Hospitals are at a high risk of cyberattacks, but patients don't realize it:

Information technology experts are worried about increasing rates of ransomware attacks on healthcare organizations. Most patients, though, don't know they're happening, according to a new survey.

Southern Ohio Medical Center, a not-for-profit hospital in Portsmouth, Ohio, canceled appointments for today and is diverting ambulances after it was hit by a cyberattack on Thursday. It's part of a series of escalating attacks on healthcare organizations in the past two years — a trend that could have serious consequences for patient care.

But while information technology experts are well aware that the risk of cyberattacks that compromise patient data and shut down computer systems is on the rise, patients don't seem to be, according to a new report by cybersecurity company Armis. In fact, over 60 percent of people in the general public surveyed in the new report said they hadn't heard of any cyberattacks in healthcare in the past two years.
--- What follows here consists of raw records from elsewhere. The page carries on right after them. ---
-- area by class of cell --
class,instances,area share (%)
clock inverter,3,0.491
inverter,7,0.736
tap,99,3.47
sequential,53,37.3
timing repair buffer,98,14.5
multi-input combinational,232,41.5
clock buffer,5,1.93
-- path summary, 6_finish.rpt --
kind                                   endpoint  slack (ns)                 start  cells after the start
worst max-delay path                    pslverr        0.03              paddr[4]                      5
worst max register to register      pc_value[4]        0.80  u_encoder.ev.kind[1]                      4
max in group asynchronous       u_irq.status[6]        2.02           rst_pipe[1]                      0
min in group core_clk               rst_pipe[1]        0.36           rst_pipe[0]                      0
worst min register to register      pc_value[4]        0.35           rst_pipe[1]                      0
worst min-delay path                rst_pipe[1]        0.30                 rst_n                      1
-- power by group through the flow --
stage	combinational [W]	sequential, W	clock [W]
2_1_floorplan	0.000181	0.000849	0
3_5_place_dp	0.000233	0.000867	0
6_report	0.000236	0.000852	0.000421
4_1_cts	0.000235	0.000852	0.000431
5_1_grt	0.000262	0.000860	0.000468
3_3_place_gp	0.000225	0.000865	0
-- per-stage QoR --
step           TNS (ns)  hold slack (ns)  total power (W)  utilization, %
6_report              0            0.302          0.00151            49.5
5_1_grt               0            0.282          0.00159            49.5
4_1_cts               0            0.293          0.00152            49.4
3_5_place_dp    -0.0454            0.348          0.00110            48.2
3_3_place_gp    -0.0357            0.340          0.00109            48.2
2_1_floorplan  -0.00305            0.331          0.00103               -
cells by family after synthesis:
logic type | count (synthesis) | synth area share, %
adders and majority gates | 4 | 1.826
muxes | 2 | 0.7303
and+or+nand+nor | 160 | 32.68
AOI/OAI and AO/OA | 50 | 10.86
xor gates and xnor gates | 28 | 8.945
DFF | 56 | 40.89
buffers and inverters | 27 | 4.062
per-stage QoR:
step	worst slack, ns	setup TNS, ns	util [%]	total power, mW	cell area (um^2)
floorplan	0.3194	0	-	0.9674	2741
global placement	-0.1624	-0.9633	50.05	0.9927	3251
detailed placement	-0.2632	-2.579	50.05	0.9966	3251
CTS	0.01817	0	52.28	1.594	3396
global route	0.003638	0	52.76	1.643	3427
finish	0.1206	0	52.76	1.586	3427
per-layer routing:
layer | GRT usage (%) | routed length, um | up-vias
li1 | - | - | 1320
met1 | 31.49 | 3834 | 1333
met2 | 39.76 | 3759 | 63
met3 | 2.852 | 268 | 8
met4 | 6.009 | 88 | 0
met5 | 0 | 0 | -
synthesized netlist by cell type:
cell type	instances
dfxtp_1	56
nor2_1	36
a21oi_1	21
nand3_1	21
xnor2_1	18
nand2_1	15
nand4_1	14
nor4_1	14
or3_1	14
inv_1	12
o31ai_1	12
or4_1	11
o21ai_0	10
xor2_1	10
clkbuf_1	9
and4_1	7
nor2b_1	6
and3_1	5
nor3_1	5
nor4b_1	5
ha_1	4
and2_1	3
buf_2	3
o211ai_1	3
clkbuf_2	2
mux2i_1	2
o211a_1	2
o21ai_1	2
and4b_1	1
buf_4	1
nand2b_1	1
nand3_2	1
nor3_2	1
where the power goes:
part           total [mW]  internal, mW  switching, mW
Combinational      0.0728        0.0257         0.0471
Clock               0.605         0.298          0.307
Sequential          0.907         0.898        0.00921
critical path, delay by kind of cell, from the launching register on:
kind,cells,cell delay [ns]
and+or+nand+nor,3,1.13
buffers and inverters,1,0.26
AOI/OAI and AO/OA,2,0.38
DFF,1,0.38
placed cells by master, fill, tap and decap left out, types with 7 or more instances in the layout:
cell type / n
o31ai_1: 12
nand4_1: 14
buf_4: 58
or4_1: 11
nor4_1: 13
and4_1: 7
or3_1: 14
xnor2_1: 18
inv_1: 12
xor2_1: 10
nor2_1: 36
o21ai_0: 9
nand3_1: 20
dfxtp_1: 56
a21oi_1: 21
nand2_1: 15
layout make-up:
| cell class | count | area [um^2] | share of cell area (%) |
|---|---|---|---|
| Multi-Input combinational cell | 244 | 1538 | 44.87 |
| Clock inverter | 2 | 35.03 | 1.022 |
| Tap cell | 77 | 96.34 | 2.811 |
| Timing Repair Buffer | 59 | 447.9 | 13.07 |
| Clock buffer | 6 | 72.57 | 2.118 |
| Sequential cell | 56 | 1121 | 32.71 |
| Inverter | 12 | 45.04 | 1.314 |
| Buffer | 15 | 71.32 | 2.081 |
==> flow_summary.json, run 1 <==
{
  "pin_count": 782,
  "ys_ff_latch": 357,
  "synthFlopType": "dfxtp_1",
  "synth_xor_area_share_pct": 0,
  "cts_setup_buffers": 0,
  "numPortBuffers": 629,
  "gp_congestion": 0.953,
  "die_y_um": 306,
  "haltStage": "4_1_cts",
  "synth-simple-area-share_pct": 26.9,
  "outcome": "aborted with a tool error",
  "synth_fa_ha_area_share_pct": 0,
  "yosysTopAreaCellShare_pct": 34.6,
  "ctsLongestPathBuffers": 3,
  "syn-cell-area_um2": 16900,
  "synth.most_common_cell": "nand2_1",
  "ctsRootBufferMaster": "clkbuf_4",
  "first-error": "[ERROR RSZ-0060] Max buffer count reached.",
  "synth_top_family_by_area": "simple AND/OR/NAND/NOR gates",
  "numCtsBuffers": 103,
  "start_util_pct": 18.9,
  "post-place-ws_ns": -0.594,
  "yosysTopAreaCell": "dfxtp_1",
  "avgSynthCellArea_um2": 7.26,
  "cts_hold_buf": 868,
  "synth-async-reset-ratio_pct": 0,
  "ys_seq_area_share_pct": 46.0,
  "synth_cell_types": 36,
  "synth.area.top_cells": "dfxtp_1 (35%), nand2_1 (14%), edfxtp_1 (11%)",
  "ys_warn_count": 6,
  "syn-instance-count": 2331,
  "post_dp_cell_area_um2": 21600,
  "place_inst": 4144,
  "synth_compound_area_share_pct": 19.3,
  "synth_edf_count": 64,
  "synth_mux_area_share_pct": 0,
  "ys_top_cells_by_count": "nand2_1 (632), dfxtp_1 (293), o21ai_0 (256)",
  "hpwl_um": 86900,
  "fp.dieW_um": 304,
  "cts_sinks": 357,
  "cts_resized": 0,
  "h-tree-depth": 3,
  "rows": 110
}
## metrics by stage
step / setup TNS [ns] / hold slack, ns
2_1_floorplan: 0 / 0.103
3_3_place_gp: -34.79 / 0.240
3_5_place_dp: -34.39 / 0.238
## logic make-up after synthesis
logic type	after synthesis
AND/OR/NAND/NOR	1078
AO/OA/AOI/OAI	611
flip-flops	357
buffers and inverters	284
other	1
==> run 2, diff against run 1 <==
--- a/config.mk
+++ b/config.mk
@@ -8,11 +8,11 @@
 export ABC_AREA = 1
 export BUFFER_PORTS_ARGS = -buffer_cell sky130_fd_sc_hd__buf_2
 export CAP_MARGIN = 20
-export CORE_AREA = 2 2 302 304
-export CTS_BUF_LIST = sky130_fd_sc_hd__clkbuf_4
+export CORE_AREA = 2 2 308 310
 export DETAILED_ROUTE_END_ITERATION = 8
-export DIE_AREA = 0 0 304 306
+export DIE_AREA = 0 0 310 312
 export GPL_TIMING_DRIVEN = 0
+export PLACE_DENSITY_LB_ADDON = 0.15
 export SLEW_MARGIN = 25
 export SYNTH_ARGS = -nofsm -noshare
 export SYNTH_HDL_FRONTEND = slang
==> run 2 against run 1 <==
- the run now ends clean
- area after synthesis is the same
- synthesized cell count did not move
That's despite a doubling of cyberattacks on healthcare institutions in 2020, high-profile incidents like the attack on hospital chain Universal Health Services, and a major threat from groups using the ransomware Ryuk. The magnitude of attacks during the COVID-19 pandemic shocked experts, who said that ransomware gangs were targeting hospitals more aggressively than they had before. Unlike attacks on banks or schools, which are also common, these attacks have the potential to directly injure people.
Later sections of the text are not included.